In reality, then, rather than being antithetical forces, formalism and the avant-garde can and indeed do fit together. Think of Peter Bürger’s “Theory of the Avant-Garde,” where he lists a number of potential characteristics for avant-garde practice, including montage, the creation of the “new,” chance enterprises, the use of shock, the emergence of non-organic works of art, attacks on the institution and reception of art itself, and attempts to reintegrate art into social praxis. None of these elements, in and of themselves, resist formalism in the larger sense. It might be that our inherited forms are not supple enough to contain the new, but it’s our imperative as artists to find the form that will suffice, and that—I’d argue—is the real point of contact between the avant-garde and formalism.

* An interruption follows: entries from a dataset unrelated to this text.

`config.mk`:
```
export PLATFORM = sky130hd
export DESIGN_NAME = cpu7_exu_irf_sb_flat
export DESIGN_NICKNAME = d
export VERILOG_FILES = /design/src/rtl/cpu7_exu_irf_sb_if.sv /design/src/rtl/cpu7_exu_irf_sb.sv /design/src/flat_wrapper.sv
export SDC_FILE = /design/constraint.sdc
export NUM_CORES = 2
export LEC_CHECK = 0
export ABC_CLOCK_PERIOD_IN_PS = 10600
export BUFFER_PORTS_ARGS = -buffer_cell sky130_fd_sc_hd__buf_2
export CAP_MARGIN = 20
export CORE_AREA = 2 2 418 420
export DETAILED_ROUTE_END_ITERATION = 16
export DIE_AREA = 0 0 420 422
export MAX_ROUTING_LAYER = met4
export SLEW_MARGIN = 20
export SYNTH_ARGS = -nofsm -noshare
export SYNTH_HDL_FRONTEND = slang
export SYNTH_SLANG_ARGS = --single-unit
```
`constraint.sdc`:
```
create_clock -name clk -period 10.6 [get_ports clk]
set_input_delay 0 -clock clk [delete_from_list [all_inputs] [get_ports clk]]
set_output_delay 0 -clock clk [all_outputs]
set_load 0.02 [all_outputs]
```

I’ll like to end with two definitions of the terms that have animated this discussion. The first comes from Elliot Weinberger’s rather scathing review of the “New Formalist” anthology Rebel Angels, published in Jacket Magazine: “What is difficult, as Pound said at the beginning of the century, is not to write in iambs: "to break the HEAVE”… The only American formalists of the century may well turn out to be Louis Zukofsky, John Cage, and Jackson Mac Low, who invented their own, idiosyncratic and inflexible rules: placement of letters according to mathematical or mystical formulae, predetermined word lists and selection processes, and so on. I'm sorry, but these Rebel Angels are wimps, café Republicans measuring out their lives in coffee spoons that keep changing size. For real formalism, we must go to the Old Formalism, to the days when forms were forms and form had nothing to do with etiquette. We must go back, that is, to the Vikings.”

The second is Joe Amato’s definition of the avant-garde from a round table discussion published in Boston Comment. He asks us, so I ask you, to substitute “yellow submarine” for the term “avant-garde”: “So the yellow submarine is, in a fundamental sense, forever. It reclaims the public domain as a domain of freethinking public action -- it brings all citizens in from the cold ambience of social neglect and injustice -- and it torpedoes power brokers where they live by insisting that their love of power is but a corrupted application of the power of love. The yellow submarine makes power brokers look silly, and therein lies its transformational power. 

And a yellow submarine that doesn't do these things ain't shit.” 

An avant-garde formalist, then, is nothing more—and nothing less—than a Viking on a yellow submarine.